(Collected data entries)

• • • • •

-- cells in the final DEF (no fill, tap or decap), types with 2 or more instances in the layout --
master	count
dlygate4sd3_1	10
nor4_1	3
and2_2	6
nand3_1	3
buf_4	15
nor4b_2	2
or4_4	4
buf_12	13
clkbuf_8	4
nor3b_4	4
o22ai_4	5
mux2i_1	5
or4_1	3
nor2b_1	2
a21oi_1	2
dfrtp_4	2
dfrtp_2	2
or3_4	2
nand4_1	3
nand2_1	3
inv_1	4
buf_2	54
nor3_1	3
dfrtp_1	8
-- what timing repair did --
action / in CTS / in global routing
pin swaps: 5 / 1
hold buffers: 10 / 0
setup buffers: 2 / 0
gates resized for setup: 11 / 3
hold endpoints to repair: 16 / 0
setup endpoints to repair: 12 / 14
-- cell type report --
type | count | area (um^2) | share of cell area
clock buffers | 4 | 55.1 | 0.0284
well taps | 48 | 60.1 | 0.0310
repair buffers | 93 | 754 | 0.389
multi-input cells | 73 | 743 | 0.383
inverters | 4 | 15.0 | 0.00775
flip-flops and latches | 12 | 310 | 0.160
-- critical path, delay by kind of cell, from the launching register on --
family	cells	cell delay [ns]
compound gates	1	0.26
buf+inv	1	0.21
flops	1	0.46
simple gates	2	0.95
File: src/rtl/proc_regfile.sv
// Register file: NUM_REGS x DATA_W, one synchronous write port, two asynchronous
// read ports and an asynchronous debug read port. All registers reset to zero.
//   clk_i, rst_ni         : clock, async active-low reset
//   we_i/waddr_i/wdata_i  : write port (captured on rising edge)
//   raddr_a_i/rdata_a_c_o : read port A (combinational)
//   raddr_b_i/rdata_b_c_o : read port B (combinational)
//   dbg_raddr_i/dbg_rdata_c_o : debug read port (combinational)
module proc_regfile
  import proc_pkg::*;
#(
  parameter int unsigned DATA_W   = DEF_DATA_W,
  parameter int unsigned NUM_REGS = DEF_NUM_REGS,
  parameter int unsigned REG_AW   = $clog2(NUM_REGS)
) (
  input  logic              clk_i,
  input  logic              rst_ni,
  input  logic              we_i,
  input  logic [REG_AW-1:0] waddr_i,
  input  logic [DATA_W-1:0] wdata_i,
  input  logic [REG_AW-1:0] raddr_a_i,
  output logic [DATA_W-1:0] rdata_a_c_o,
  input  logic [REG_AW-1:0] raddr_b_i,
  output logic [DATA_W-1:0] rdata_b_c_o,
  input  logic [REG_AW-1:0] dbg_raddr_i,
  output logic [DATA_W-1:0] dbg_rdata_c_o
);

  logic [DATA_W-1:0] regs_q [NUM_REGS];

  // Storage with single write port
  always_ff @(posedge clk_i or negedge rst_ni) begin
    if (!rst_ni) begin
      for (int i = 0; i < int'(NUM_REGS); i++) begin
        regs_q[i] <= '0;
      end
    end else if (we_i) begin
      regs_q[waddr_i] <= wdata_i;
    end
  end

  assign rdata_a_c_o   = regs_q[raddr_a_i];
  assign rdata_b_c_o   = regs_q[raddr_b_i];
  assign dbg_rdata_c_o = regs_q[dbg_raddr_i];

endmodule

• • • • •

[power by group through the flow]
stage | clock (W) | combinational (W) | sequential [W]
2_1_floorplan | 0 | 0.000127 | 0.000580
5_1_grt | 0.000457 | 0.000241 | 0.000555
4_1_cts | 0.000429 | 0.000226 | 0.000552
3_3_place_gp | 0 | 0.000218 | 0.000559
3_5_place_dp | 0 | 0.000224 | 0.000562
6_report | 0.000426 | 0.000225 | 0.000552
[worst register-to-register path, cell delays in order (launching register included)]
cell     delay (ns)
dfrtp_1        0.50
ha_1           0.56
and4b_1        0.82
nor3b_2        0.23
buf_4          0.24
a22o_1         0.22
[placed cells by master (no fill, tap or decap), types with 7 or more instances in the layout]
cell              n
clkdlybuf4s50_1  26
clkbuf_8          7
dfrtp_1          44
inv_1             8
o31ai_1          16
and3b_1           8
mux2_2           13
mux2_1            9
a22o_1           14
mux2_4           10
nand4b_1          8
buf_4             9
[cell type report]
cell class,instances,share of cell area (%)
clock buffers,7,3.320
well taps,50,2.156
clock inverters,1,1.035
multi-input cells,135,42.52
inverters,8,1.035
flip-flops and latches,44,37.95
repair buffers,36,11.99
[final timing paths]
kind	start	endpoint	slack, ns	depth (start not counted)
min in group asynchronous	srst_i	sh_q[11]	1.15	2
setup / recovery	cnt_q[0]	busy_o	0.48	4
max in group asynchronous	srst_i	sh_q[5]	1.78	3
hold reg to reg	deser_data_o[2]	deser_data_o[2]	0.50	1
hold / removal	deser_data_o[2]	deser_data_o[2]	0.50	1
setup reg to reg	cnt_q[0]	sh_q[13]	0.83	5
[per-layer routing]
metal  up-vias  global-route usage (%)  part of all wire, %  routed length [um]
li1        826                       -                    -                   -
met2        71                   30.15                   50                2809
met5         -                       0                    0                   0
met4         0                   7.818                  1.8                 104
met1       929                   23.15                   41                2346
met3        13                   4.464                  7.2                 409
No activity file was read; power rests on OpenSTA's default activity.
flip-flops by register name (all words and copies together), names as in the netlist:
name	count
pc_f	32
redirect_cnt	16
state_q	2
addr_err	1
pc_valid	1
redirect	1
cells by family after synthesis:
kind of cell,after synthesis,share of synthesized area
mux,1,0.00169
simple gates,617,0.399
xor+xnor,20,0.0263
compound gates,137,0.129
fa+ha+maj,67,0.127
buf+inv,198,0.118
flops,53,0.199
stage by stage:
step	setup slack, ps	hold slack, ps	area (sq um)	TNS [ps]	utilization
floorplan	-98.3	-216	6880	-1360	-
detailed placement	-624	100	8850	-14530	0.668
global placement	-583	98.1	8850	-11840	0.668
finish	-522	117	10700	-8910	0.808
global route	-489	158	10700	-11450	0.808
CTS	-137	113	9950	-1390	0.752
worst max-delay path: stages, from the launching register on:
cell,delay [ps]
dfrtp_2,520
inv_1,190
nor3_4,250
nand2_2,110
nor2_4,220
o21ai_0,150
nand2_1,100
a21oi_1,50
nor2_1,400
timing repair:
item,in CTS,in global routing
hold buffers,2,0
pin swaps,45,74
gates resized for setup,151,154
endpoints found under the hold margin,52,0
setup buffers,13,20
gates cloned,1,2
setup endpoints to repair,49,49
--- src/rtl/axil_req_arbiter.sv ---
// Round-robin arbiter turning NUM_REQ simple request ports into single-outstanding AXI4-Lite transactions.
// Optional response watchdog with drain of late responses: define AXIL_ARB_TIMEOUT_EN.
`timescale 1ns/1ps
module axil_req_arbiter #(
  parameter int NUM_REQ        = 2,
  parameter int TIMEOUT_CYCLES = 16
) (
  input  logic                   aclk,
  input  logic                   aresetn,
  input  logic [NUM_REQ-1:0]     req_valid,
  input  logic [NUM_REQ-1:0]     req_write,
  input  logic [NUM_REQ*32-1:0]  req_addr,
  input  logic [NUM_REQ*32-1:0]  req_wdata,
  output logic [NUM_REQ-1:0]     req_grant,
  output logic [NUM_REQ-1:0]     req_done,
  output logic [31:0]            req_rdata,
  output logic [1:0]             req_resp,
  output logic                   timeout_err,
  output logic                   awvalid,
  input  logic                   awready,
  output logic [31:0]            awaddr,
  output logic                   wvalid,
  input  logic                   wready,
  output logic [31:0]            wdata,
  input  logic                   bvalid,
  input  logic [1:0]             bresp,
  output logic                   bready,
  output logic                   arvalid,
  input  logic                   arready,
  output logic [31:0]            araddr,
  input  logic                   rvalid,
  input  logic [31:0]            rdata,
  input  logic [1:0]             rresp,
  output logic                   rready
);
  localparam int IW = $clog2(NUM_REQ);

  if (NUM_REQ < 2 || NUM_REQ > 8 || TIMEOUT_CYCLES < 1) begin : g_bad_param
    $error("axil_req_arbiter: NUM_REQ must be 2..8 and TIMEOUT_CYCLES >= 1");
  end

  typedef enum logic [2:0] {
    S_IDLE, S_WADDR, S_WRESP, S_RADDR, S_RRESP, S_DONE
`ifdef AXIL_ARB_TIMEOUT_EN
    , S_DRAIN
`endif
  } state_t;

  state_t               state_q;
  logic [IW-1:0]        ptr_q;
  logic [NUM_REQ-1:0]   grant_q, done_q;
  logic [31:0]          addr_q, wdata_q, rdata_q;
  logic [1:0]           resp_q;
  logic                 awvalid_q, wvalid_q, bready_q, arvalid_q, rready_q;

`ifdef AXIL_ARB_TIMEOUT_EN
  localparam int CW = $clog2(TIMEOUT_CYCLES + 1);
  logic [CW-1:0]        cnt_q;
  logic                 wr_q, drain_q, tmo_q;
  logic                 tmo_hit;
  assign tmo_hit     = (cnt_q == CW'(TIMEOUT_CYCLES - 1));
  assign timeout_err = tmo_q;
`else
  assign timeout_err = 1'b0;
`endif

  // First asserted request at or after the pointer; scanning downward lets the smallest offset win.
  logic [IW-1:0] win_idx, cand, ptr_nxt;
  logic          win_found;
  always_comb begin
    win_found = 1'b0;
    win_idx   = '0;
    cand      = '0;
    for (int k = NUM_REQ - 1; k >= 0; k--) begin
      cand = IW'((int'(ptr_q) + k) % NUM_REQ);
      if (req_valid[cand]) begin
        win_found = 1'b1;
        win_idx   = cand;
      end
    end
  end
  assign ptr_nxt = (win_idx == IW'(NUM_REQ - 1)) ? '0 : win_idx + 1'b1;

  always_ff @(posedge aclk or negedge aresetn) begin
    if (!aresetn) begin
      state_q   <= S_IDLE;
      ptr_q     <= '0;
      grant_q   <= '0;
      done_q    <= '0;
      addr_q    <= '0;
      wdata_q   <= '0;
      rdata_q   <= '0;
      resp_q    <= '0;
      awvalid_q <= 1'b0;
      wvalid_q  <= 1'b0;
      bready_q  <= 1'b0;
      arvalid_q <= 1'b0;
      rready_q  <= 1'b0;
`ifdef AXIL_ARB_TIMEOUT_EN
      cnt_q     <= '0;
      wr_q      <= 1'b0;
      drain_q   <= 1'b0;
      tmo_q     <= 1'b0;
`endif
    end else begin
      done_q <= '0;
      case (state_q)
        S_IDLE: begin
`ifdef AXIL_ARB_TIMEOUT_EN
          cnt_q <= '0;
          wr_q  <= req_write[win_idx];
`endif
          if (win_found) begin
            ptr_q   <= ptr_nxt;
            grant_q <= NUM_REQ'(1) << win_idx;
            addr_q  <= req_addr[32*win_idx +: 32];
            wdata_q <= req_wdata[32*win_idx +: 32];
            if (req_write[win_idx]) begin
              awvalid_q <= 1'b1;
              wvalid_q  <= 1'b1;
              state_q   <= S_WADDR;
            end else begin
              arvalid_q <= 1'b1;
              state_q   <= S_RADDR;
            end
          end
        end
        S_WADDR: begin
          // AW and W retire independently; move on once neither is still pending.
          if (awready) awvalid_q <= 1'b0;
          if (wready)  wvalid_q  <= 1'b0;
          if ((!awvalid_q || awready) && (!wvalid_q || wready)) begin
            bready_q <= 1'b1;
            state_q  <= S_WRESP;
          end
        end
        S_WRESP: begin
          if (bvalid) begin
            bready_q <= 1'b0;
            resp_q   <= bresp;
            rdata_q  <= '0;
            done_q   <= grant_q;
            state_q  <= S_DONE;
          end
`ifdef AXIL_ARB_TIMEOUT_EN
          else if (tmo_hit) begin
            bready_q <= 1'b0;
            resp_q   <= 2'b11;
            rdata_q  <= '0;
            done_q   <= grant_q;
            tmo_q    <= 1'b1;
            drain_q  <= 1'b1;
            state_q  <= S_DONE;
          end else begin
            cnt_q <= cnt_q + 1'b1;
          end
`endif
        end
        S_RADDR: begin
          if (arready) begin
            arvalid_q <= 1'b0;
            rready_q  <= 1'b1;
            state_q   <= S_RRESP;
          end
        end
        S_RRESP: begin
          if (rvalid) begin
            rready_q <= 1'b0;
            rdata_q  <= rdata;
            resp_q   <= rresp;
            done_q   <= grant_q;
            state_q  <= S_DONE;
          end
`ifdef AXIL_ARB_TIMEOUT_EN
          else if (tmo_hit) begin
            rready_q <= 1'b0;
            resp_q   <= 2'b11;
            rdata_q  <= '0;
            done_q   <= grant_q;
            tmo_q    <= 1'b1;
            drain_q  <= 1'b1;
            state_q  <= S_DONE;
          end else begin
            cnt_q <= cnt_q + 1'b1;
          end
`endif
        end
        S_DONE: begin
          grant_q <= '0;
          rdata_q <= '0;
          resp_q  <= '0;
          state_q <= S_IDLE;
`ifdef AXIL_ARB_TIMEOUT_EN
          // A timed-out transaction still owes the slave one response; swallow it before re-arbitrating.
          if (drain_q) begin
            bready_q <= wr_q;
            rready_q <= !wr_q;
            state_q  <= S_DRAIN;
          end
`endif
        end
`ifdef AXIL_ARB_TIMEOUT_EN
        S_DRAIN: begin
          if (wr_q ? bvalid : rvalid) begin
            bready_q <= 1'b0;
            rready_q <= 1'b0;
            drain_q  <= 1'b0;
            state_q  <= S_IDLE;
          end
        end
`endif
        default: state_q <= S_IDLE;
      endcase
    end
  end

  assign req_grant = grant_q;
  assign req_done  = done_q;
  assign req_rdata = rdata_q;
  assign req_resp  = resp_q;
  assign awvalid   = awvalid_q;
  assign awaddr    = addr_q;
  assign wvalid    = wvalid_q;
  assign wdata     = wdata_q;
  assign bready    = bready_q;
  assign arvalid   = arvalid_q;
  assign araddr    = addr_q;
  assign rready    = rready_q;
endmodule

• • • • •

:: Assignment ::
Please copy, exactly and with nothing else, the lines above beginning at the line that has "-- cells in" and ending with the line that has "setup buffers: 2 / 0".

:: Solution for this exercise ::
-- cells in the final DEF (no fill, tap or decap), types with 2 or more instances in the layout --
master	count
dlygate4sd3_1	10
nor4_1	3
and2_2	6
nand3_1	3
buf_4	15
nor4b_2	2
or4_4	4
buf_12	13
clkbuf_8	4
nor3b_4	4
o22ai_4	5
mux2i_1	5
or4_1	3
nor2b_1	2
a21oi_1	2
dfrtp_4	2
dfrtp_2	2
or3_4	2
nand4_1	3
nand2_1	3
inv_1	4
buf_2	54
nor3_1	3
dfrtp_1	8
-- what timing repair did --
action / in CTS / in global routing
pin swaps: 5 / 1
hold buffers: 10 / 0
setup buffers: 2 / 0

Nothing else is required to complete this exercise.